_Exercise directions_. Only the lines holding the string "period" are needed; copy each of them from the data.

Stored items:
☆ ☆ ☆ ☆

Background: an optimization exercise with open tools, aiming at small area, a short achievable clock period and few clock cycles. Do not read the settings as production practice.
In this exercise RTL edits were held to simulation tests only and were not proved equivalent to the original.

==> flow/design.v, too long to show whole: its modules and the start of the top module <==
// module fp64_add: 188 lines
// module fp64_mul: 129 lines
// module fp64_booth: 17 lines
// module fp64_mul_tree: 4210 lines
// module fp64_fa: 3 lines
// module fft_tw_rom: 203 lines
// module fft_r2c: 345 lines
module fft_r2c (
    input  wire        clk,
    input  wire        rst,
    input  wire        start,
    input  wire [2:0]  lg,
    input  wire [9:0]  x_base,
    input  wire [9:0]  y_base,
    output reg         done,
    output reg         mem_req,
    output reg         mem_we,
    output reg  [9:0]  mem_addr,
    output reg  [63:0] mem_wdata,
    input  wire        mem_gnt,
    input  wire [63:0] mem_rdata
);
  // ...
==> flow/flow/run.sh <==
#!/bin/bash
set -euo pipefail
export SETUP_SLACK_MARGIN=23
bash standard.sh finish > flow_make.log 2>&1
==> flow/standard.sh <==
#!/bin/bash
# synth_recipe.tcl (not shown) runs the flow's synth.tcl, then flattens the netlist and writes it again
# the make line also repeats each setting of config.mk as NAME=value (left out here)
make -C /OpenROAD-flow-scripts/flow DESIGN_CONFIG=/design/flow/config.mk WORK_HOME=/design/flow/orfs CLKGATE_MAP_FILE= SYNTH_SCRIPT=/design/flow/synth_recipe.tcl "${@:-finish}"
==> flow/config.mk <==
export PLATFORM = sky130hd
export DESIGN_NAME = fft_r2c
export DESIGN_NICKNAME = fft_r2c
export VERILOG_FILES = /design/flow/design.v
export SDC_FILE = /design/flow/constraint.sdc
export NUM_CORES = 8
export LEC_CHECK = 0
export CAP_MARGIN = 20
export CORE_MARGIN = 2
export CORE_UTILIZATION = 25
export PLACE_DENSITY = 0.4
export SLEW_MARGIN = 20
export SYNTH_MEMORY_MAX_BITS = 32768
==> flow/constraint.sdc <==
create_clock -name core_clock -period 30.0 [get_ports {clk}]
set_input_delay 6.0000 -clock core_clock [delete_from_list [all_inputs] [get_ports {clk}]]
set_output_delay 6.0000 -clock core_clock [all_outputs]
set_load 0.01 [all_outputs]
==> run notes, run 1 <==
yosys warns - 5
Post-CTS Resized - 650
R2R cell count - 30
WL met3 - 56.5 mm
crit path cell chain - buf_6
largest net degree at the start of global routing - 160
f_max - 132 MHz
inverters - 775
number of cells on the critical path - 1
Fin. Hold Viols - 0
share of the synthesized area in the top cell type - 0.260
critical path arrival - 1.59 ns
vias in the first global route - 108k
layout net count - 14.2k
syn_nets - 14.4k
Routed Antenna Nets - 0
Yosys reg bits - 1118
Syn Area/Cell - 9.25 sq um
count leader, synth - edfxtp_1
R2R setup slack - 22.86 ns
status - complete, no violations
Post-Place Setup Slack - 19.94 ns
CTS max path bufs - 4
critical path's slowest cell - edfxtp_1
termination of the worst setup path - mem_wdata[60]
startpoint of the worst hold path - cs[0]
drc violations - 0
Layout Cells excl Fill - 19.5k
latest clock arrival within the worst-skew pair - 0.91 ns
minimum clock period - 7.59 ns
Mapped Area - 121000 sq um
die width - 700 um
met3 usage - 0.0487
critical path's top delay family - flip-flops
core area - 482000 sq um
Mapped Cells - 13.1k
Testbench counts, summed over its fixed seeds: cycles 258,288.
==> module fp64_mul, before the edit <==
module fp64_mul (
    input  wire        clk,
    input  wire        en,
    input  wire        p2,
    input  wire [63:0] a,
    input  wire [13:0] one,
    input  wire [13:0] two,
    input  wire [13:0] neg,
    input  wire [10:0] eb,
    input  wire        sb,
    input  wire        bz,
    output reg  [63:0] y,
    output wire [63:0] yr
);
    localparam [63:0] QNAN = 64'h7FF8_0000_0000_0000;
    function [95:0] pfx;
        input [95:0] a;
        input [95:0] b;
        input        cin;
        reg   [95:0] p0, g, p;
        integer      l, i;
        begin
            p0   = a ^ b;
            g    = a & b;
            g[0] = g[0] | (p0[0] & cin);
            p    = p0;
            for (l = 0; l < 7; l = l + 1)
                for (i = 0; i < 96; i = i + 1)
                    if ((i >> l) & 1) begin
                        g[i] = g[i] | (p[i] & g[((i >> l) << l) - 1]);
                        p[i] = p[i] & p[((i >> l) << l) - 1];
                    end
            pfx = p0 ^ {g[94:0], cin};
        end
    endfunction
    wire [10:0] ea = a[62:52];
    wire [52:0] ma = {ea != 0, a[51:0]};
    reg  [54:0] acc_s, acc_c;
    reg         c28, st28;
    wire [82:0] vs, vc;
    fp64_mul_tree u_tree (
        .a(ma), .one(one), .two(two), .neg(neg), .p2(p2),
        .acc_s_g(acc_s & {55{p2}}), .acc_c_g(acc_c & {55{p2}}),
        .vs(vs), .vc(vc)
    );
    wire [95:0] ql   = pfx({68'd0, vs[27:0]}, {68'd0, vc[27:0]}, 1'b0);
    wire [27:0] lo   = ql[27:0];
    wire        lo_c = ql[28];
    always @(posedge clk)
        if (en) begin
            acc_s <= vs[82:28];
            acc_c <= vc[82:28];
            c28   <= lo_c;
            st28  <= lo != 0;
        end
    wire [95:0] qh  = pfx({75'd0, vs[20:0]}, {75'd0, vc[20:0]}, c28);
    wire a_max  = &ea;
    wire a_fz   = a[51:0] == 0;
    wire a_nan  = a_max & ~a_fz;
    wire a_inf  = a_max & a_fz;
    wire a_zero = (ea == 0) & a_fz;
    wire [10:0] xa = {ea[10:1], ea[0] | (ea == 0)};
    wire signed [12:0] e1 = $signed({2'b00, xa}) + $signed({2'b00, eb}) - 13'sd1022;
    wire [12:0] rs13 = 13'd1 - e1;
    reg  [56:0] r_ms, r_mc;  
    reg         r_c49;     
    reg         r_st;      
    reg  [10:0] r_e;       
    reg         r_ge2, r_le0;
    reg  [5:0]  r_rsh;     
    reg         r_s, r_nan, r_inf, r_zero, r_v;
    always @(posedge clk)
        if (en) begin
            r_ms   <= vs[77:21];
            r_mc   <= vc[77:21];
            r_c49  <= qh[21];
            r_st   <= st28 | (qh[20:0] != 0);
            r_e    <= e1[10:0];
            r_ge2  <= !e1[12] && (e1 >= 13'sd2);
            r_le0  <= e1[12] || (e1 == 13'sd0);
            r_rsh  <= (rs13[12:6] != 0) ? 6'd63 : rs13[5:0];
            r_s    <= a[63] ^ sb;
            r_nan  <= a_nan | (a_inf & bz);
            r_inf  <= a_inf;
            r_zero <= a_zero | bz;
            r_v    <= p2;
        end
    wire [95:0] qm  = pfx({39'd0, r_ms}, {39'd0, r_mc}, r_c49);
    wire [56:0] r_m = qm[56:0];            
    wire        left = !r_m[56] && r_ge2;
    reg  [56:0] vr;
    reg         str;
    integer     k;
    always @(*) begin
        vr  = r_m;
        str = 1'b0;
        for (k = 0; k < 6; k = k + 1)
            if (r_rsh[k]) begin
                str = str | ((vr & ~({57{1'b1}} << (1 << k))) != 0);
                vr  = vr >> (1 << k);
            end
    end
    wire [52:0] mt  = r_le0 ? vr[56:4]  : (left ? r_m[55:3] : r_m[56:4]);
    wire        g   = r_le0 ? vr[3]     : (left ? r_m[2]    : r_m[3]);
    wire        st  = r_st | (r_le0 ? (str | (vr[2:0] != 0)) : (left ? (r_m[1:0] != 0) : (r_m[2:0] != 0)));
    wire [10:0] ex  = r_le0 ? 11'd1 : (left ? r_e - 11'd1 : r_e);
    wire        rnd_up = g & (st | mt[0]);
    wire [95:0] qi    = pfx({43'd0, mt}, 96'd0, 1'b1);
    wire [52:0] inc   = qi[52:0];
    wire        inc_c = qi[53];
    wire        cy = rnd_up & inc_c;
    wire [52:0] mr = rnd_up ? inc : mt;
    reg  [63:0] y2;
    always @(*) begin
        if (r_nan)
            y2 = QNAN;
        else if (r_inf)
            y2 = {r_s, 11'h7FF, 52'd0};
        else if (r_zero)
            y2 = {r_s, 63'd0};
        else if (cy)
            y2 = {r_s, ex + 11'd1, 52'd0};
        else
            y2 = {r_s, mr[52] ? ex : 11'd0, mr[51:0]};
    end
    assign yr = y2;
    always @(posedge clk)
        if (en && r_v) y <= y2;
endmodule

☆ ☆ ☆ ☆

_Written reply_.
Background: an optimization exercise with open tools, aiming at small area, a short achievable clock period and few clock cycles. Do not read the settings as production practice.
create_clock -name core_clock -period 30.0 [get_ports {clk}]
minimum clock period - 7.59 ns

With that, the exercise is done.